Case 2. Suppose that *Μ*(ξ_{n}, ξ_{n-}_{1})* = ρ*_{b}(ξ_{n}, ξ_{n-}_{1}) for some *n* ≥ 1. Regarding the properties of *φ*_{b} ∈ Φ_{b}, and (9), we get
$${\rho}_{b}({\xi}_{n+1},{\xi}_{n})\le {\phi}_{b}(M({\xi}_{n},{\xi}_{n-1}))\le {\phi}_{b}({\rho}_{b}({\xi}_{n},{\xi}_{n-1}))<{\rho}_{b}({\xi}_{n},{\xi}_{n-1})$$

for all n≥ 1. Inductively, we obtain
$${\rho}_{b}({\xi}_{n+1},{\xi}_{n})\le {\phi}_{b}^{n}({\rho}_{b}({\xi}_{1},{\xi}_{0}))\phantom{\rule{0.056em}{0ex}},\mathrm{f}\mathrm{o}\mathrm{r}\phantom{\rule{thinmathspace}{0ex}}\phantom{\rule{0.056em}{0ex}}\mathrm{a}\mathrm{l}\mathrm{l}\phantom{\rule{thinmathspace}{0ex}}\phantom{\rule{0.056em}{0ex}}\mathrm{n}\ge 1.$$(11)

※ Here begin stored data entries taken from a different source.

This is an optimization exercise on Yosys and OpenROAD, whose aim is small area, a short achievable clock period and few clock cycles per item, not a production implementation. No activity file was given, so power comes from the tool's default toggle rates.

Setup of before:
==> module div, before the edit <==
module div(
    input                               clk,
    input                               resetn,
    input                               signed_div_i,
    input   [31:0]                   operand1_i,
    input   [31:0]                   operand2_i,
    input                               start_i,
    input                               annul_i,
    output  reg[63:0]          result_o,
    output  reg                         ready_o
);
localparam S_IDLE = 3'd0;
localparam S_NEG  = 3'd1;
localparam S_NORM = 3'd2;
localparam S_ITER = 3'd3;
localparam S_DONE = 3'd4;
reg [2:0]  state;
reg [31:0] rem;       
reg [32:0] dsr;       
reg [31:0] quo;
reg [4:0]  cnt;
reg [4:0]  lz_a;      
reg [4:0]  lz_b;      
reg        sa;        
reg        sb;        
wire sa_in = signed_div_i & operand1_i[31];
wire sb_in = signed_div_i & operand2_i[31];
wire b_zero = ~|operand2_i;
wire [32:0] b_ext = {sb_in, operand2_i};
wire neg_in = sa_in ^ sb_in;          
genvar k, i;
function [4:0] lzc32;
    input [31:0] v;
    input        s;
    reg [7:0] nz;
    reg [7:0] oh;
    reg [3:0] nb;
    reg [2:0] hi;
    integer n;
    begin
        for (n = 0; n < 8; n = n + 1)
            nz[n] = s ? ~&v[4*n +: 4] : |v[4*n +: 4];
        for (n = 0; n < 8; n = n + 1)
            oh[n] = nz[n] & ~|(nz >> (n + 1));
        nb = 4'd0;
        hi = 3'd0;
        for (n = 0; n < 8; n = n + 1) begin
            nb = nb | ({4{oh[n]}} & v[4*n +: 4]);
            hi = hi | ({3{oh[n]}} & (3'd7 - n[2:0]));
        end
        nb = nb ^ {4{s}};
        lzc32 = {hi, ~nb[3] & ~nb[2], ~nb[3] & (nb[2] | ~nb[1])};
    end
endfunction
wire [31:0] wa = sa_in ? {~operand1_i[30:0], 1'b1} : operand1_i;
wire [31:0] wb = {operand2_i[31:1], ~sb_in};
wire [7:0] nz_a, nz_b, nz_b_above;
generate
    for (k = 0; k < 8; k = k + 1) begin : nib
        assign nz_a[k] = |wa[4*k+3:4*k];
        assign nz_b[k] = sb_in ? ~&wb[4*k+3:4*k] : |wb[4*k+3:4*k];
        if (k == 7) begin : top
            assign nz_b_above[k] = 1'b0;
        end else begin : below
            assign nz_b_above[k] = |nz_b[7:k+1];
        end
    end
endgenerate
wire small_in = ~|(nz_a & ~nz_b_above);
wire [4:0] sg = lz_b & ~lz_a;
wire [4:0] sp = lz_b | ~lz_a;
wire [4:0] sc;      
assign sc[0] = 1'b1;
assign sc[1] = sg[0] | sp[0];
assign sc[2] = sg[1] | sp[1] & (sg[0] | sp[0]);
assign sc[3] = sg[2] | sp[2] & sg[1] | sp[2] & sp[1] & (sg[0] | sp[0]);
assign sc[4] = sg[3] | sp[3] & sg[2] | sp[3] & sp[2] & sg[1]
             | sp[3] & sp[2] & sp[1] & (sg[0] | sp[0]);
wire [4:0] first = (lz_b ^ sc) ^ ~lz_a;
wire       first0 = (lz_b == lz_a);     
wire        neg_q = sa ^ sb;     
wire        rem_s = sa & rem[31];
wire [33:0] x = {rem_s, rem_s, rem};
wire [33:0] y = ~{dsr[32], dsr};
wire [33:0] g0 = x & y;
wire [33:0] p0 = x | y;
wire [33:0] gg [0:6];
wire [33:0] pp [0:6];
assign gg[0] = g0;
assign pp[0] = p0;
generate
    for (k = 0; k < 6; k = k + 1) begin : ks
        for (i = 0; i < 34; i = i + 1) begin : kb
            if (i >= (1 << k)) begin : comb
                assign gg[k+1][i] = gg[k][i] | (pp[k][i] & gg[k][i - (1 << k)]);
                assign pp[k+1][i] = pp[k][i] & pp[k][i - (1 << k)];
            end else begin : pass
                assign gg[k+1][i] = gg[k][i];
                assign pp[k+1][i] = pp[k][i];
            end
        end
    end
endgenerate
wire [33:0] gt = gg[6];
wire [33:0] pt = pp[6];
wire [33:0] carry = {gt[32:0] | pt[32:0], 1'b1};
wire [33:0] sum = (x ^ carry) ^ y;
wire neg_le = (x[33] ^ gt[32]) ^ y[33];
wire take = sa ? neg_le : ~sum[33];
wire [32:0] sh [0:5];
assign sh[0] = dsr;
generate
    for (k = 0; k < 5; k = k + 1) begin : shs
        assign sh[k+1] = first[k] ? {sh[k][32 - (1 << k):0], {(1 << k){1'b0}}} : sh[k];
    end
endgenerate
always @(*) begin
    result_o = {rem[31:0], quo};
    ready_o  = (state == S_DONE);
end
always @(posedge clk) begin
    lz_a  <= lzc32(wa, 1'b0);
    lz_b  <= lzc32(wb, sb_in);
    sa    <= sa_in;
    sb    <= sb_in;
    case (state)
        S_IDLE:  dsr <= b_ext;
        S_NEG:   dsr <= sum[32:0];      
        S_NORM:  dsr <= sh[5];
        default: dsr <= {dsr[32], dsr[32:1]};
    endcase
    if (state == S_NORM) cnt <= first;
    else                 cnt <= cnt - 5'd1;
    case (state)
        S_IDLE:  quo <= 32'd0;
        S_NEG:   quo <= 32'd0;
        S_NORM:  quo <= {{31{neg_q & take}}, take & (neg_q | first0)};
        default: quo <= {quo[30:0], take ^ neg_q};
    endcase
    case (state)
        S_IDLE:  rem <= (b_zero | neg_in & ~small_in) ? 32'd0 : operand1_i;
        S_NEG:   rem <= operand1_i;
        S_NORM:  if (take & (neg_q | first0)) rem <= sum[31:0];
        S_ITER:  if (take) rem <= sum[31:0];
        default: ;
    endcase
    if (resetn == 1'b0) begin
        state <= S_IDLE;
    end else begin
        case (state)
            S_IDLE: begin
                if (start_i && !annul_i) begin
                    if (b_zero | small_in) state <= S_DONE;
                    else if (neg_in)       state <= S_NEG;
                    else                   state <= S_NORM;
                end
            end
            S_NEG:  state <= annul_i ? S_IDLE : S_NORM;
            S_NORM: begin
                if (annul_i)    state <= S_IDLE;
                else if (!take) state <= S_DONE;     
                else if (first0) state <= S_DONE;    
                else            state <= S_ITER;
            end
            S_ITER: begin
                if (annul_i)           state <= S_IDLE;
                else if (cnt == 5'd0)  state <= S_DONE;
            end
            default: state <= S_IDLE;
        endcase
    end
end
endmodule
What follows belongs to an exercise in optimizing a design on an open flow for a short achievable clock period and few clock cycles; a production flow would make more cautious choices.
Only simulation tests tie the RTL to the original design; equivalence was not proved.
Power and IR drop assume default switching activity.

==> v34 <==
Design JAM, start of the top module:
module JAM (
input CLK,
input RST,
output reg [2:0] W,
output reg [2:0] J,
input [6:0] Cost,
output [3:0] MatchCount,
output [9:0] MinCost,
output reg Valid );
reg [2:0] pos;
reg [7:0] rw, rw2;
reg [63:0] ef, ef2;
reg last;
wire [2:0] nW = (pos == 3'd7) ? W + 3'd1 : W;
wire [2:0] nP = pos + 3'd1;
integer q, w;
always @(posedge CLK) begin
  if (RST) begin
    W <= 3'd0; J <= 3'd0; pos <= 3'd0; last <= 1'b0; Valid <= 1'b0;
    rw <= 8'd1; rw2 <= 8'd0; ef2 <= 64'd0;
    for (w = 0; w < 8; w = w + 1) for (q = 0; q < 8; q = q + 1) ef[8*w+q] <= (w == 0);
  end else begin
    pos <= nP; W <= nW;
    if (pos != 3'd7) J <= J + 3'd1;
    last <= (W == 3'd7) && (pos == 3'd7);
    Valid <= last;
    rw <= 8'd1 << nW;
    for (w = 0; w < 8; w = w + 1) for (q = 0; q < 8; q = q + 1) ef[8*w+q] <= (nW == w) && (nP <= q);
    rw2 <= rw; ef2 <= ef;
  end
end
reg [9:0] vm_01; reg [3:0] vc_01;
reg [9:0] vm_02; reg [3:0] vc_02;
reg [9:0] vm_03; reg [3:0] vc_03;
reg [9:0] vm_04; reg [3:0] vc_04;
reg [9:0] vm_05; reg [3:0] vc_05;
reg [9:0] vm_06; reg [3:0] vc_06;
reg [9:0] vm_07; reg [3:0] vc_07;
reg [9:0] vm_08; reg [3:0] vc_08;
reg [9:0] vm_09; reg [3:0] vc_09;
reg [9:0] vm_0a; reg [3:0] vc_0a;
reg [9:0] vm_0b; reg [3:0] vc_0b;
reg [9:0] vm_0c; reg [3:0] vc_0c;
reg [9:0] vm_0d; reg [3:0] vc_0d;
reg [9:0] vm_0e; reg [3:0] vc_0e;
reg [8:0] vm_0f; reg [3:0] vc_0f;
reg [9:0] vm_10; reg [3:0] vc_10;
  ...
==> flow/config.mk <==
export PLATFORM = sky130hd
export DESIGN_NAME = JAM
export DESIGN_NICKNAME = JAM
export VERILOG_FILES = /design/flow/design.v
export SDC_FILE = /design/flow/constraint.sdc
export NUM_CORES = 4
export LEC_CHECK = 0
export CAP_MARGIN = 35
export CORE_MARGIN = 2
export CORE_UTILIZATION = 50
export SETUP_SLACK_MARGIN = 3.0
export SLEW_MARGIN = 20
export TNS_END_PERCENT = 5
==> flow/constraint.sdc <==
create_clock -name core_clock -period 5.5 [get_ports {CLK}]
set_input_delay 1.1000 -clock core_clock [delete_from_list [all_inputs] [get_ports {CLK}]]
set_output_delay 1.1000 -clock core_clock [all_outputs]
set_load 0.01 [all_outputs]
standard.sh (not shown) runs the stock make flow with config.mk's settings and CLKGATE_MAP_FILE= SYNTH_SCRIPT=/design/flow/synth_recipe.tcl, a recipe that flattens the netlist after the stock synthesis.
==> flow/flow/run.sh <==
#!/bin/bash
# The standard layout, except that the resizer may swap a cell for any cell of the same
# function (not only one with the same footprint). ORFS writes each step's log under orfs/logs/;
# make's own output goes to make.log here.
set -euo pipefail
bash standard.sh MATCH_CELL_FOOTPRINT=0 finish > make.log 2>&1
==> inputs of v16, as changes to v34 <==
==> flow/run.sh (new file) <==
#!/bin/bash
# synth_recipe.tcl (not shown) runs the flow's synth.tcl, then flattens the netlist and writes it again
# the make line also repeats each setting of config.mk as NAME=value (left out here)
make -C /OpenROAD-flow-scripts/flow DESIGN_CONFIG=/design/flow/config.mk WORK_HOME=/design/flow/orfs CLKGATE_MAP_FILE= SYNTH_SCRIPT=/design/flow/synth_recipe.tcl finish
- CORE_UTILIZATION: 50 -> 40
removed: flow/flow/run.sh
removed: flow/standard.sh
==> inputs of v7, as changes to v34 <==
==> flow/run.sh (new file) <==
#!/bin/bash
# synth_recipe.tcl (not shown) runs the flow's synth.tcl, then flattens the netlist and writes it again
# the make line also repeats each setting of config.mk as NAME=value (left out here)
make -C /OpenROAD-flow-scripts/flow DESIGN_CONFIG=/design/flow/config.mk WORK_HOME=/design/flow/orfs CLKGATE_MAP_FILE= SYNTH_SCRIPT=/design/flow/synth_recipe.tcl finish
- CORE_UTILIZATION: 50 -> 40
- SETUP_SLACK_MARGIN: 3.0 -> 3.3
removed: flow/flow/run.sh
removed: flow/standard.sh
==> comparison table <==
item	v16	v7	v34
Setup clock skew after layout	0.06656 ns	0.06319 ns	0.06175 ns
Largest net degree at the start of global routing	63	45	59
Run status	complete, no violations	complete, no violations	complete, no violations
Hold path endpoint	cc_94[3]	cc_21[0]	vc_a3[3]
Worst setup path end	vc_05[3]	cd_62[9]	vm_15[9]
Cells resized by post-CTS repair	391	323	186
P_clk	27.4 mW	26.9 mW	26.9 mW
Switching power summed over all nets	19.03 mW	18.82 mW	18.79 mW
Antenna violations before repair	106	154	139
Vert. Die Dim	638.3 microns	638.3 microns	571.3 microns
Number of DRC violations after detailed-routing iteration 0	13,620	14,920	14,470
Number of placement rows	232	232	208
DR vias	123,300	124,100	123,500
Gp weighted congestion	1.066	1.055	1.054
Clock transition at the registers of the reported paths	0.06 ns	0.07 ns	0.06 ns
Part of the power in combinational logic	0.130	0.132	0.133
Hold_sp	vc_c6[3]	vc_4a[0]	vc_47[3]
Die area	407,400 sq um	407,400 sq um	326,400 sq um
Via density per instance	5.558	5.593	5.816
Filler instances	36,880	36,840	27,630
Testbench counts of v34, summed over its fixed seeds: cycles 1,560.
Testbench counts of v16, summed over its fixed seeds: cycles 1,560.
Testbench counts of v7, summed over its fixed seeds: cycles 1,560.

[static timing again, ports no longer ideal]
How much do the figures lean on ideal ports? The routed layouts below were timed once more, with nothing changed but the port constraints.
Step 1, drivers: a clkbuf_16 drives CLK and a buf_2 each remaining input, both assumed.
Step 2 adds t to the input delays and takes it off the output delays; t is the mean of the earliest and latest rising clock arrival at the registers after step 1. Input paths then give back, and output paths get back, about the clock's delay inside the block.
Three values: no drivers, after step 1, after step 2; two values: the first two.
run	t, ns	setup slack, ns	slew at the worst register clock pin (ns)	worst data-port slew with drivers (ns)	cell pins on the clock port's net
v34	1.090	2.522 / 2.522 / 1.554	0.07 / 0.07	0.51	1
v16	1.090	2.660 / 2.615 / 1.526	0.07 / 0.07	0.35	1
v7	1.089	2.627 / 2.527 / 1.438	0.07 / 0.07	0.59	1
After both steps every run listed still meets setup and hold. For v7, which loses most, drivers alone change the setup slack by -0.100 ns; drivers and shift together by -1.189 ns.
Background: an optimization exercise with open tools, aiming at small area, a short achievable clock period and few clock cycles per item. Do not read the settings as production practice.
The RTL was checked by simulation tests, not by an equivalence proof against the original design.
Power figures rest on the tool's default switching activity, not on a simulated workload.

**flow/run.sh**
```bash
#!/bin/bash
# synth_recipe.tcl (not shown) runs the flow's synth.tcl, then flattens the netlist and writes it again
# the make line also repeats each setting of config.mk as NAME=value (left out here)
make -C /OpenROAD-flow-scripts/flow DESIGN_CONFIG=/design/flow/config.mk WORK_HOME=/design/flow/orfs CLKGATE_MAP_FILE= SYNTH_SCRIPT=/design/flow/synth_recipe.tcl finish
```
**flow/config.mk**
```make
export PLATFORM = sky130hd
export DESIGN_NAME = multi_64_33_9_10_16_3
export DESIGN_NICKNAME = multi_64_33_9_10_16_3
export VERILOG_FILES = /design/flow/design.v
export SDC_FILE = /design/flow/constraint.sdc
export NUM_CORES = 4
export LEC_CHECK = 0
export CAP_MARGIN = 20
export CORE_MARGIN = 2
export CORE_UTILIZATION = 40
export SETUP_SLACK_MARGIN = 5
export SLEW_MARGIN = 20
```
**flow/constraint.sdc**
```tcl
create_clock -name core_clock -period 10.0 [get_ports {clk}]
set_input_delay 2.0000 -clock core_clock [delete_from_list [all_inputs] [get_ports {clk}]]
set_output_delay 2.0000 -clock core_clock [all_outputs]
set_load 0.01 [all_outputs]
```
Context: an optimization exercise on an open-source flow, tuned for small area, a short achievable clock period and few clock cycles per item. The choices shown serve that exercise and are no tape-out recipe. RTL that was checked went through simulation tests only; none was proved equivalent to the original.

## run 1
// vs4x400_core
module vs4x400_core (
    input clk, input reset,
    input start_search,
    input [9:0] vector_count,
    input [7:0] dim_size,
    output reg [11:0] mem_addr,
    input signed [63:0] mem_data,
    output [31:0] max_score,
    output reg [7:0] winner_id,
    output reg busy
);
    reg fetch;             
    reg first;             
    reg [4:0] krem;        
    reg [8:0] vrem;        
    wire last_word = (krem == 5'd1);
    wire last_vec = (vrem == 9'd1);
    always @(posedge clk or posedge reset) begin
        if (reset) begin
            fetch <= 1'b0;
            mem_addr <= 12'd0;
        end else begin
            fetch <= start_search | (fetch & ~(last_word & last_vec));
            mem_addr <= fetch ? mem_addr + 12'd1 : 12'd0;
        end
    end
    always @(posedge clk) begin
        krem <= (~fetch | last_word) ? dim_size[7:3] : krem - 5'd1;
        vrem <= ~fetch ? vector_count[8:0] : (last_word ? vrem - 9'd1 : vrem);
        first <= ~fetch | last_word;
    end
    reg [63:0] d1;
    reg f1;                
    reg l1;                
    reg e1;                
    reg [21:0] acc_s, acc_c;
  ...
Size in the first run: about 1300 cells after synthesis, ~170 flip-flops, about 14000 um2 of cells after synthesis.
make LEC_CHECK=0 ABC_CLOCK_PERIOD_IN_PS=4000 CAP_MARGIN=20 CORE_MARGIN=2 CORE_UTILIZATION=40 SLEW_MARGIN=20 finish   # period 16.0 ns
run.sh (not shown) runs the stock make flow with config.mk's settings and CLKGATE_MAP_FILE= SYNTH_SCRIPT=/design/flow/synth_recipe.tcl, a recipe that flattens the netlist after the stock synthesis.
Relative to run 1, the following input files were edited for run 2:
==> flow/flow/run.sh (new file) <==
#!/bin/bash
# Standard layout, with stronger port buffers and a repair target below the clock period.
set -euo pipefail
bash standard.sh \
  BUFFER_PORTS_ARGS="-buffer_cell sky130_fd_sc_hd__buf_4" \
  SETUP_SLACK_MARGIN=11.5 \
  finish > standard.log 2>&1
==> flow/standard.sh (new file) <==
#!/bin/bash
# synth_recipe.tcl (not shown) runs the flow's synth.tcl, then flattens the netlist and writes it again
# the make line also repeats each setting of config.mk as NAME=value (left out here)
make -C /OpenROAD-flow-scripts/flow DESIGN_CONFIG=/design/flow/config.mk WORK_HOME=/design/flow/orfs CLKGATE_MAP_FILE= SYNTH_SCRIPT=/design/flow/synth_recipe.tcl "${@:-finish}"
-- flow/config.mk --
<<< run 1, line 7
export LEC_CHECK = 0
export ABC_CLOCK_PERIOD_IN_PS = 4000
export CAP_MARGIN = 20
>>> run 2, line 7
export LEC_CHECK = 0
export CAP_MARGIN = 20
removed: flow/run.sh
- Changes observed in run 2 relative to run 1: hold slack moved up.
- For total global-route track usage, run 2 and run 1 come out practically identical.
- NOTE: routed length on met2 in run 2 exceeds that of run 1
- Higher wire length was reported by run 2, not run 1.
- Run 2 vs. run 1: number of gates resized after cts went up by 61.
- Going from run 1 to run 2, post-route clock period utilization shrinks by 2.5 points.
- Between run 2 and run 1, depth of the worst register-to-register path is higher for run 2, run 1 comes in under that.
This design comes from an exercise in tuning for small area, a short achievable clock period and few clock cycles per item on the open sky130 flow, not from production work. In this exercise RTL edits were held to simulation tests only and were not proved equivalent to the original.

==> flow/design.v (outline; a module is shown in full before it is edited, if it fits) <==
// module sqrt_fa: 4 lines
// module sqrt_ha: 4 lines
// module sqrt_bp: 3 lines
// module sqrt_gc: 3 lines
// module sqrt_bc: 4 lines
// module sqrt_s1: 505 lines
// module sqrt_s2: 198 lines
// module sqrt_mpt: 54 lines
// module sqrt_s3: 1237 lines
// module sqrt_s4: 538 lines
// module SquareRoot: 89 lines
module SquareRoot(
    input clk,
    input rst,
    input in_valid,
    input [31:0] floating_point_in,
    output out_valid,
    output [31:0] result
);
  // ...
==> flow/run.sh <==
#!/bin/bash
# synth_recipe.tcl (not shown) runs the flow's synth.tcl, then flattens the netlist and writes it again
# the make line also repeats each setting of config.mk as NAME=value (left out here)
make -C /OpenROAD-flow-scripts/flow DESIGN_CONFIG=/design/flow/config.mk WORK_HOME=/design/flow/orfs CLKGATE_MAP_FILE= SYNTH_SCRIPT=/design/flow/synth_recipe.tcl finish
==> flow/config.mk <==
export PLATFORM = sky130hd
export DESIGN_NAME = SquareRoot
export DESIGN_NICKNAME = SquareRoot
export VERILOG_FILES = /design/flow/design.v
export SDC_FILE = /design/flow/constraint.sdc
export NUM_CORES = 4
export LEC_CHECK = 0
export CAP_MARGIN = 20
export CORE_MARGIN = 2
export CORE_UTILIZATION = 40
export SLEW_MARGIN = 20
export SYNTH_HIERARCHICAL = 1
export SYNTH_MINIMUM_KEEP_SIZE = 0
==> flow/constraint.sdc <==
create_clock -name core_clock -period 35.0 [get_ports {clk}]
set_input_delay 7.0000 -clock core_clock [delete_from_list [all_inputs] [get_ports {clk}]]
set_output_delay 7.0000 -clock core_clock [all_outputs]
set_load 0.01 [all_outputs]
==> results.py, run 1 <==
metrics = {
    "run_status": {
        "status": "finished clean",
    },
    "clocking": {
        "cts.sinks": 185,
        "cts_tree": "yes",
    },
    "synth": {
        "ys_ff_latch": 185,
        "ys_top_cells_by_area": "fa_1 (30%), dfxtp_1 (12%), ha_1 (10%)",
        "yosys_warnings": 7,
        "synth_area_mm2": 0.0301,
        "synth_edf_count": 0,
        "synth_area_leader_cell": "fa_1",
        "synth_cell_types": 100,
    },
    "final_layout": {
        "num-clock-buffers": 18,
        "layout.area.seq_mm2": 0.00372,
        "fin_util_pct": 44.3,
        "fin_area_mm2": 0.0330,
        "largest_reg_flops": 32,
        "top_regs": "x_x_q x32, res_o_q x31, mp_b_q x26",
        "multi_input_area_mm2": 0.0253,
    },
    "setup_path": {
        "worst-path-buf-inv": 1,
        "critical_path_class": "flip-flop to output port",
        "reg2reg_to": "d_b_q[14]",
        "start_kind": "flip-flop",
        "crit_start": "res_o_q[22]",
    },
    "sta": {
        "period_needed_ns": 8.33,
        "setup_tns_ns": 0,
        "slew_headroom_pct": 37.9,
        "layout_setup_ws_ns": 26.67,
        "fin_skew_ns": 0.0142,
        "holdWs_ns": 0.326,
    },
    "route": {
        "antenna_left": 0,
        "wl_met1_um": 35700,
        "wl_met3_um": 5100,
        "dr_wl_met2_um": 41200,
        "wire_per_inst_um": 21.5,
        "drc": 0,
    },
    "global_route": {
        "grt_max_degree": 76,
        "grt_use_total_pct": 21.9,
    },
    "place": {
        "hpwl_um": 59700,
    },
    "floorplanning": {
        "coreArea_mm2": 0.0744,
    },
}
Testbench counts, summed over its fixed seeds: cycles 16,040, items 16,000.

Applying repeatedly triangle inequality (*QBML*_{2})and regarding (11), for all *k* ≥ 1, we get
$$\begin{array}{ll}{\rho}_{b}({{\xi}_{n}}_{+k},{\xi}_{n})& \le s[{\rho}_{b}({{\xi}_{n}}_{+k},{{\xi}_{n}}_{+1})+{\rho}_{b}({{\xi}_{n}}_{+1},{\xi}_{n})]\\ & \le {s}^{2}[{\rho}_{b}({{\xi}_{n}}_{+k},{{\xi}_{n}}_{+2})+{\rho}_{b}({{\xi}_{n}}_{+2},{{\xi}_{n}}_{+1})]+s{\rho}_{b}({{\xi}_{n}}_{+1},{\xi}_{n})\\ & \vdots \\ & \le {s}^{k}{\rho}_{b}({{\xi}_{n}}_{+k},{\xi}_{n+k-1})+{s}^{k-1}{\rho}_{b}({{\xi}_{n}}_{+k-1},{{\xi}_{n}}_{+k-2})\\ & +\dots +{s}^{2}{\rho}_{b}({\xi}_{n+2},{\xi}_{n+1})+s{\rho}_{b}({\xi}_{n+1},{\xi}_{n})\\ & \le {s}^{k}{\phi}_{b}^{n+k-1}({\rho}_{b}({\xi}_{1},{\xi}_{0}))+{s}^{k-1}{\phi}_{b}^{n+k-2}({\rho}_{b}({\xi}_{1},{\xi}_{0}))\\ & +\dots +s{\phi}_{b}^{n}({\rho}_{b}({\xi}_{1},{\xi}_{0}))\\ & =\frac{1}{{s}^{n-1}}\left[{s}^{n+k-1}{\phi}_{b}^{n+k-1}({\rho}_{b}({\xi}_{1},{\xi}_{0}))\right.\\ & \left.+{s}^{n+k-2}{\phi}_{b}^{n+k-2}({\rho}_{b}({\xi}_{1},{\xi}_{0}))+\dots +{s}^{n}{\phi}_{b}^{n}({\rho}_{b}({\xi}_{1},{\xi}_{0}))\right]\end{array}$$(12)

Define
$${S}_{n}=\sum _{p=0}^{n}{s}^{p}{\phi}_{b}^{p}({\rho}_{b}({\xi}_{1},{\xi}_{0}))\phantom{\rule{thinmathspace}{0ex}}\text{for}\phantom{\rule{thinmathspace}{0ex}}\phantom{\rule{thinmathspace}{0ex}}n\ge 1.$$(13)

We obtain
$${\rho}_{b}({\xi}_{n+k},{\xi}_{n})\le \frac{1}{{s}^{n-1}}[{S}_{n+k-1}-{S}_{n-1}{]}_{},n\ge {1}_{},k\ge 1.$$(14)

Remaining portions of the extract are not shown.